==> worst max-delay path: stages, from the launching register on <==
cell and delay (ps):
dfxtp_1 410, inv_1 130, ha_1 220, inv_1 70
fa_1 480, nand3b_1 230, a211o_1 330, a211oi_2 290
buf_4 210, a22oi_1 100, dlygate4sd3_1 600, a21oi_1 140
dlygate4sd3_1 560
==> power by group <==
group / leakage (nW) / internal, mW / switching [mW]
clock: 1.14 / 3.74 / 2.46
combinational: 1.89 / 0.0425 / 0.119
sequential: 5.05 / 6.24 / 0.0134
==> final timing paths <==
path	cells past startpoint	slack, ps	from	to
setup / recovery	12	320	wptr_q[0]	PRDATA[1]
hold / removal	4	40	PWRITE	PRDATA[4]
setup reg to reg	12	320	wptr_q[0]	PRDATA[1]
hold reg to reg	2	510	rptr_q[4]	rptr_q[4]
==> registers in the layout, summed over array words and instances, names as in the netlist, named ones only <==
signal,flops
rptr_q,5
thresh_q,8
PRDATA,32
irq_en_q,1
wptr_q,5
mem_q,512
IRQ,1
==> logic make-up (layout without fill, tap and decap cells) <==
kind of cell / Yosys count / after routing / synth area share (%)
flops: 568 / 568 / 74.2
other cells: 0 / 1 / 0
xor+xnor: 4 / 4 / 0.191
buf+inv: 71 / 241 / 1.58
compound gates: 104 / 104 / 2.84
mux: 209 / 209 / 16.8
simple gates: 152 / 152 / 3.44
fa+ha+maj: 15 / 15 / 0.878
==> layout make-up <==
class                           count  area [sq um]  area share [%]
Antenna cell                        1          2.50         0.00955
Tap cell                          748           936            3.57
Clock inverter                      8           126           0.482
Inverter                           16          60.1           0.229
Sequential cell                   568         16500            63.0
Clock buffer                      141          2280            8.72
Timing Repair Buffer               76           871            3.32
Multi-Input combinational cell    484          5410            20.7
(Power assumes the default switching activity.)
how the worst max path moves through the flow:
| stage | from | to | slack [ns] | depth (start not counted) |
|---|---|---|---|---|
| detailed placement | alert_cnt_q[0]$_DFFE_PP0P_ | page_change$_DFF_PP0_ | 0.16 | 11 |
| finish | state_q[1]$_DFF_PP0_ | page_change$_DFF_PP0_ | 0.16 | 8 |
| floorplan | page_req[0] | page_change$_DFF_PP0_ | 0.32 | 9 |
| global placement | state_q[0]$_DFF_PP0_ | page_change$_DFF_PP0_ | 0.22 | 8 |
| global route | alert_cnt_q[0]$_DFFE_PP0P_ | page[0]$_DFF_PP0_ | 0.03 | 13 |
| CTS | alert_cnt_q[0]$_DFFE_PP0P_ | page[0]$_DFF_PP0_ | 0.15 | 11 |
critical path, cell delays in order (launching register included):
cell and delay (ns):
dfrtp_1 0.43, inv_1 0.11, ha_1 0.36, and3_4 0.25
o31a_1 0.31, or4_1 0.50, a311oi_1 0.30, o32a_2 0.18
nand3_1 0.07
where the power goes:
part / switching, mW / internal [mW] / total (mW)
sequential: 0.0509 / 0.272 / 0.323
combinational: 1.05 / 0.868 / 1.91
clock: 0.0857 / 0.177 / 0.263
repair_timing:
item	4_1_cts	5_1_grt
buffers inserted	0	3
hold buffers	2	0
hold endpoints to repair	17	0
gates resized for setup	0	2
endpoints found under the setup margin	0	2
==> config.mk <==
export PLATFORM = sky130hd
export DESIGN_NAME = oflow_bbox_feeder
export DESIGN_NICKNAME = d
export VERILOG_FILES = /design/src/rtl/oflow_bbox_feeder_pkg.sv /design/src/rtl/oflow_bbox_feeder_skid.sv /design/src/rtl/oflow_bbox_feeder.sv
export SDC_FILE = /design/constraint.sdc
export NUM_CORES = 1
export LEC_CHECK = 0
export BUFFER_PORTS_ARGS = -buffer_cell sky130_fd_sc_hd__buf_4
export CAP_MARGIN = 5
export CELL_PAD_IN_SITES_DETAIL_PLACEMENT = 1
export CELL_PAD_IN_SITES_GLOBAL_PLACEMENT = 1
export CORE_MARGIN = 10
export CORE_UTILIZATION = 30
export DETAILED_ROUTE_END_ITERATION = 10
export PLACE_DENSITY = 0.69
export SLEW_MARGIN = 20
export SYNTH_ARGS = -nofsm -noshare
export SYNTH_HDL_FRONTEND = slang
export SYNTH_SLANG_ARGS = --single-unit
==> constraint.sdc <==
create_clock -name clk -period 2.03 [get_ports clk]
set_input_delay 0.1015 -clock clk [delete_from_list [all_inputs] [get_ports clk]]
set_output_delay 0.1015 -clock clk [all_outputs]
set_load 0.03 [all_outputs]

-------

> Task details:
In the answer, the listing above should be restated word for word.

> Exercise response:
==> worst max-delay path: stages, from the launching register on <==
cell and delay (ps):
dfxtp_1 410, inv_1 130, ha_1 220, inv_1 70
fa_1 480, nand3b_1 230, a211o_1 330, a211oi_2 290
buf_4 210, a22oi_1 100, dlygate4sd3_1 600, a21oi_1 140
dlygate4sd3_1 560
==> power by group <==
group / leakage (nW) / internal, mW / switching [mW]
clock: 1.14 / 3.74 / 2.46
combinational: 1.89 / 0.0425 / 0.119
sequential: 5.05 / 6.24 / 0.0134
==> final timing paths <==
path	cells past startpoint	slack, ps	from	to
setup / recovery	12	320	wptr_q[0]	PRDATA[1]
hold / removal	4	40	PWRITE	PRDATA[4]
setup reg to reg	12	320	wptr_q[0]	PRDATA[1]
hold reg to reg	2	510	rptr_q[4]	rptr_q[4]
==> registers in the layout, summed over array words and instances, names as in the netlist, named ones only <==
signal,flops
rptr_q,5
thresh_q,8
PRDATA,32
irq_en_q,1
wptr_q,5
mem_q,512
IRQ,1
==> logic make-up (layout without fill, tap and decap cells) <==
kind of cell / Yosys count / after routing / synth area share (%)
flops: 568 / 568 / 74.2
other cells: 0 / 1 / 0
xor+xnor: 4 / 4 / 0.191
buf+inv: 71 / 241 / 1.58
compound gates: 104 / 104 / 2.84
mux: 209 / 209 / 16.8
simple gates: 152 / 152 / 3.44
fa+ha+maj: 15 / 15 / 0.878
==> layout make-up <==
class                           count  area [sq um]  area share [%]
Antenna cell                        1          2.50         0.00955
Tap cell                          748           936            3.57
Clock inverter                      8           126           0.482
Inverter                           16          60.1           0.229
Sequential cell                   568         16500            63.0
Clock buffer                      141          2280            8.72
Timing Repair Buffer               76           871            3.32
Multi-Input combinational cell    484          5410            20.7
(Power assumes the default switching activity.)
how the worst max path moves through the flow:
| stage | from | to | slack [ns] | depth (start not counted) |
|---|---|---|---|---|
| detailed placement | alert_cnt_q[0]$_DFFE_PP0P_ | page_change$_DFF_PP0_ | 0.16 | 11 |
| finish | state_q[1]$_DFF_PP0_ | page_change$_DFF_PP0_ | 0.16 | 8 |
| floorplan | page_req[0] | page_change$_DFF_PP0_ | 0.32 | 9 |
| global placement | state_q[0]$_DFF_PP0_ | page_change$_DFF_PP0_ | 0.22 | 8 |
| global route | alert_cnt_q[0]$_DFFE_PP0P_ | page[0]$_DFF_PP0_ | 0.03 | 13 |
| CTS | alert_cnt_q[0]$_DFFE_PP0P_ | page[0]$_DFF_PP0_ | 0.15 | 11 |
critical path, cell delays in order (launching register included):
cell and delay (ns):
dfrtp_1 0.43, inv_1 0.11, ha_1 0.36, and3_4 0.25
o31a_1 0.31, or4_1 0.50, a311oi_1 0.30, o32a_2 0.18
nand3_1 0.07
where the power goes:
part / switching, mW / internal [mW] / total (mW)
sequential: 0.0509 / 0.272 / 0.323
combinational: 1.05 / 0.868 / 1.91
clock: 0.0857 / 0.177 / 0.263
repair_timing:
item	4_1_cts	5_1_grt
buffers inserted	0	3
hold buffers	2	0
hold endpoints to repair	17	0
gates resized for setup	0	2
endpoints found under the setup margin	0	2
==> config.mk <==
export PLATFORM = sky130hd
export DESIGN_NAME = oflow_bbox_feeder
export DESIGN_NICKNAME = d
export VERILOG_FILES = /design/src/rtl/oflow_bbox_feeder_pkg.sv /design/src/rtl/oflow_bbox_feeder_skid.sv /design/src/rtl/oflow_bbox_feeder.sv
export SDC_FILE = /design/constraint.sdc
export NUM_CORES = 1
export LEC_CHECK = 0
export BUFFER_PORTS_ARGS = -buffer_cell sky130_fd_sc_hd__buf_4
export CAP_MARGIN = 5
export CELL_PAD_IN_SITES_DETAIL_PLACEMENT = 1
export CELL_PAD_IN_SITES_GLOBAL_PLACEMENT = 1
export CORE_MARGIN = 10
export CORE_UTILIZATION = 30
export DETAILED_ROUTE_END_ITERATION = 10
export PLACE_DENSITY = 0.69
export SLEW_MARGIN = 20
export SYNTH_ARGS = -nofsm -noshare
export SYNTH_HDL_FRONTEND = slang
export SYNTH_SLANG_ARGS = --single-unit
==> constraint.sdc <==
create_clock -name clk -period 2.03 [get_ports clk]
set_input_delay 0.1015 -clock clk [delete_from_list [all_inputs] [get_ports clk]]
set_output_delay 0.1015 -clock clk [all_outputs]
set_load 0.03 [all_outputs]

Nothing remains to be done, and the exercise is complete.